BEGIN

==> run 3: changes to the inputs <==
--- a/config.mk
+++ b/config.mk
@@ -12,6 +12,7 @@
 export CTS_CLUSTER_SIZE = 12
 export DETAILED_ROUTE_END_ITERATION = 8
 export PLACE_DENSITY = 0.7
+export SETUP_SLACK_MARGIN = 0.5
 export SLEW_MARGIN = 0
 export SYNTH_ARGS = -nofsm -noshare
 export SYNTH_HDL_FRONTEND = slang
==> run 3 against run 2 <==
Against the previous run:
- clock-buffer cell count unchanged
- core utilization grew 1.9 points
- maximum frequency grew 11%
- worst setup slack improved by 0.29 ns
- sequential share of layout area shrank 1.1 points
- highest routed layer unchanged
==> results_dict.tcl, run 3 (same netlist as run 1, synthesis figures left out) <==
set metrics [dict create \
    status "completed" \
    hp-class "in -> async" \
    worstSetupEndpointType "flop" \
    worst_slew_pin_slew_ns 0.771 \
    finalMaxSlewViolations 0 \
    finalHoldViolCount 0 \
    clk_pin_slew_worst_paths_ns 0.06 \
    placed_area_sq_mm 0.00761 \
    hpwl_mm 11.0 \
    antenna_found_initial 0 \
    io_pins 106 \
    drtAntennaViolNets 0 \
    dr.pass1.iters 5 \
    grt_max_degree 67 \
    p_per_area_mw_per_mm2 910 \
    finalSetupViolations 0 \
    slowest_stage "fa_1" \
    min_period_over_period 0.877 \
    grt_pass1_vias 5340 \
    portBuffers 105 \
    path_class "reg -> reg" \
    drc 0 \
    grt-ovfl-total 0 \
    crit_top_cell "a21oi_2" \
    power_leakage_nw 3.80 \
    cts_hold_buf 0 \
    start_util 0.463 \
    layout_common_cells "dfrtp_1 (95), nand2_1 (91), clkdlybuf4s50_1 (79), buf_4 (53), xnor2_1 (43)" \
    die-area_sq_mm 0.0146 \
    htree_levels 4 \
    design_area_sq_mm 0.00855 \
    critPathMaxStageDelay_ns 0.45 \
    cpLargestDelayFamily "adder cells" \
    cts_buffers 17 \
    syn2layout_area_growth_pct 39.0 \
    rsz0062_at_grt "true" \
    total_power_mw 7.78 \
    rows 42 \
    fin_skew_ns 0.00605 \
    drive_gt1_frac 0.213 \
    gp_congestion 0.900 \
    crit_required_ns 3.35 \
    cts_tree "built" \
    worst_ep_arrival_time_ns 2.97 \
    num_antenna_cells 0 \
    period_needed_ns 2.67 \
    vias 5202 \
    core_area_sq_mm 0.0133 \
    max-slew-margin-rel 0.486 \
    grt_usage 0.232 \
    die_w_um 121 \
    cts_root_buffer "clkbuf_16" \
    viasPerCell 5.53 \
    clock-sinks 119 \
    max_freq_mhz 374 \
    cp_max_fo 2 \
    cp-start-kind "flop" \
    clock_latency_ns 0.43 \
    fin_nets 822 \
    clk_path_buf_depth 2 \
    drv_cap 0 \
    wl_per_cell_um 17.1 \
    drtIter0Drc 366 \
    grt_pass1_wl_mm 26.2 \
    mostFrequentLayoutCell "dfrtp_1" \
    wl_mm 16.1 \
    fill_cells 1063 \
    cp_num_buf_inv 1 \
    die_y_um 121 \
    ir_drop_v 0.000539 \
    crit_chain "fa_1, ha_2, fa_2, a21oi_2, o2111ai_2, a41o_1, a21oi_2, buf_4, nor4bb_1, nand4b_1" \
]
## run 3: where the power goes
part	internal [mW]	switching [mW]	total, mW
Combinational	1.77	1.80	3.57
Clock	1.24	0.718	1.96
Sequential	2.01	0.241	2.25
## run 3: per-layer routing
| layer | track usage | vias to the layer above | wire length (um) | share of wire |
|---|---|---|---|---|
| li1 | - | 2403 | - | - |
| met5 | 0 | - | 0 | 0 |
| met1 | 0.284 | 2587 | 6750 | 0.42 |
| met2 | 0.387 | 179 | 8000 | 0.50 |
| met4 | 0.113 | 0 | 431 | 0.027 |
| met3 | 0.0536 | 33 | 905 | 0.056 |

END
BEGIN

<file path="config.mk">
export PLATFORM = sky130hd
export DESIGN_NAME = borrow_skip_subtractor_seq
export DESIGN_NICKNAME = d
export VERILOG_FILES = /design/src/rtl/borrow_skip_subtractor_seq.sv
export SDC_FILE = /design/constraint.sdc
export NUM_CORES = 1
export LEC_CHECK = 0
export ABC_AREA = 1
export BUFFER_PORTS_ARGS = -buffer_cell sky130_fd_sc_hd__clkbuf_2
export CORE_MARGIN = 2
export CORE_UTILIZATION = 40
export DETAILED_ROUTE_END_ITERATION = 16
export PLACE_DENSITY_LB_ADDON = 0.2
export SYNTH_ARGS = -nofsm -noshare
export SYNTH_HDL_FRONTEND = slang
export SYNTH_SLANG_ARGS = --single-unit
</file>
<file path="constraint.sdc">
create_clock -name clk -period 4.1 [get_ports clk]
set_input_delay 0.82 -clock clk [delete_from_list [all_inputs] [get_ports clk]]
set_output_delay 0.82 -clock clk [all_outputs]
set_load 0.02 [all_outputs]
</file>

END

Where does the word "unchanged" appear in the material above? Copy every line that holds it.

- clock-buffer cell count unchanged
- highest routed layer unchanged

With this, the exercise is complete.